Problem to work on
Copy each line of the entries beneath that contains the word "wclk".

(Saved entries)
== == ==

===== src/flat_wrapper.sv =====
// flat-port wrapper written by rule: the top's interface ports become plain ports
module serial_slt_alu_flat 
#(
  parameter int WIDTH = 32,
  parameter int STEP  = 4
)
  (clk, reset, bus_start, bus_A, bus_B, bus_ALUControl, bus_Result, bus_LT, bus_Overflow, bus_CarryOut, bus_Zero, bus_Illegal, bus_busy, bus_done);
  serial_slt_alu_if #(.WIDTH(WIDTH)) bus_i ();
  input logic clk;
  input logic reset;
  input wire logic [$bits(bus_i.start)-1:0] bus_start;
  input wire logic [$bits(bus_i.A)-1:0] bus_A;
  input wire logic [$bits(bus_i.B)-1:0] bus_B;
  input wire logic [$bits(bus_i.ALUControl)-1:0] bus_ALUControl;
  output wire logic [$bits(bus_i.Result)-1:0] bus_Result;
  output wire logic [$bits(bus_i.LT)-1:0] bus_LT;
  output wire logic [$bits(bus_i.Overflow)-1:0] bus_Overflow;
  output wire logic [$bits(bus_i.CarryOut)-1:0] bus_CarryOut;
  output wire logic [$bits(bus_i.Zero)-1:0] bus_Zero;
  output wire logic [$bits(bus_i.Illegal)-1:0] bus_Illegal;
  output wire logic [$bits(bus_i.busy)-1:0] bus_busy;
  output wire logic [$bits(bus_i.done)-1:0] bus_done;
  assign bus_i.start = bus_start;
  assign bus_i.A = bus_A;
  assign bus_i.B = bus_B;
  assign bus_i.ALUControl = bus_ALUControl;
  assign bus_Result = bus_i.Result;
  assign bus_LT = bus_i.LT;
  assign bus_Overflow = bus_i.Overflow;
  assign bus_CarryOut = bus_i.CarryOut;
  assign bus_Zero = bus_i.Zero;
  assign bus_Illegal = bus_i.Illegal;
  assign bus_busy = bus_i.busy;
  assign bus_done = bus_i.done;
  serial_slt_alu #(.WIDTH(WIDTH), .STEP(STEP)) u_core (.clk(clk), .reset(reset), .bus(bus_i));
endmodule

===== config.mk =====
export PLATFORM = sky130hd
export DESIGN_NAME = serial_slt_alu_flat
export DESIGN_NICKNAME = d
export VERILOG_FILES = /design/src/rtl/serial_slt_alu_if.sv /design/src/rtl/serial_slt_alu.sv /design/src/flat_wrapper.sv
export SDC_FILE = /design/constraint.sdc
export NUM_CORES = 1
export LEC_CHECK = 0
export BUFFER_PORTS_ARGS = -buffer_cell sky130_fd_sc_hd__buf_2
export CAP_MARGIN = 20
export CORE_MARGIN = 5
export CORE_UTILIZATION = 60
export DETAILED_ROUTE_END_ITERATION = 7
export PLACE_DENSITY = 0.85
export SLEW_MARGIN = 20
export SYNTH_ARGS = -nofsm -noshare
export SYNTH_HDL_FRONTEND = slang
export SYNTH_SLANG_ARGS = --single-unit

===== constraint.sdc =====
create_clock -name clk -period 11.4 [get_ports clk]
set_input_delay 1.14 -clock clk [delete_from_list [all_inputs] [get_ports clk]]
set_output_delay 1.14 -clock clk [all_outputs]
set_load 0.02 [all_outputs]
[config.mk]
export PLATFORM = sky130hd
export DESIGN_NAME = fifo_wr_arbiter
export DESIGN_NICKNAME = d
export VERILOG_FILES = /design/src/rtl/fifo_arb_pkg.sv /design/src/rtl/rr_arbiter.sv /design/src/rtl/fifo_wr_arbiter.sv
export SDC_FILE = /design/constraint.sdc
export NUM_CORES = 1
export LEC_CHECK = 0
export ABC_CLOCK_PERIOD_IN_PS = 1810
export CORE_MARGIN = 5
export CORE_UTILIZATION = 37
export DETAILED_ROUTE_END_ITERATION = 7
export GPL_TIMING_DRIVEN = 1
export HOLD_SLACK_MARGIN = 0.05
export PLACE_DENSITY = 0.87
export SLEW_MARGIN = 20
export SYNTH_ARGS = -nofsm -noshare
export SYNTH_HDL_FRONTEND = slang
export SYNTH_SLANG_ARGS = --single-unit
[constraint.sdc]
create_clock -name wclk -period 1.81 [get_ports wclk]
set_input_delay 0.362 -clock wclk [delete_from_list [all_inputs] [get_ports wclk]]
set_output_delay 0.362 -clock wclk [all_outputs]
set_load 0.005 [all_outputs]
[src/rtl/fifo_arb_pkg.sv]
// Shared types and default sizing for the FIFO write-port arbiter.
package fifo_arb_pkg;

    typedef enum logic {
        IDLE,
        GRANT
    } arb_state_e;

    localparam int unsigned DefaultNreq  = 4;
    localparam int unsigned DefaultDw    = 8;
    localparam int unsigned DefaultBurst = 4;

endpackage

[src/rtl/rr_arbiter.sv]
// Combinational rotate-priority pick: first asserted request searching upward
// from last_id+1, wrapping modulo NREQ.
module rr_arbiter #(
    parameter int unsigned NREQ = 4,
    parameter int unsigned IdW  = 2
) (
    input  logic [NREQ-1:0] req,
    input  logic [IdW-1:0]  last_id,
    output logic [IdW-1:0]  gnt_id,
    output logic            any
);

    always_comb begin
        int unsigned idx;
        idx    = 0;
        gnt_id = '0;
        any    = 1'b0;
        // k = NREQ wraps back to last_id itself, so it is searched last
        for (int unsigned k = 1; k <= NREQ; k++) begin
            idx = (32'(last_id) + k) % NREQ;
            if (!any && req[idx]) begin
                any    = 1'b1;
                gnt_id = IdW'(idx);
            end
        end
    end

endmodule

== == ==

Exercise solution
create_clock -name wclk -period 1.81 [get_ports wclk]
set_input_delay 0.362 -clock wclk [delete_from_list [all_inputs] [get_ports wclk]]
set_output_delay 0.362 -clock wclk [all_outputs]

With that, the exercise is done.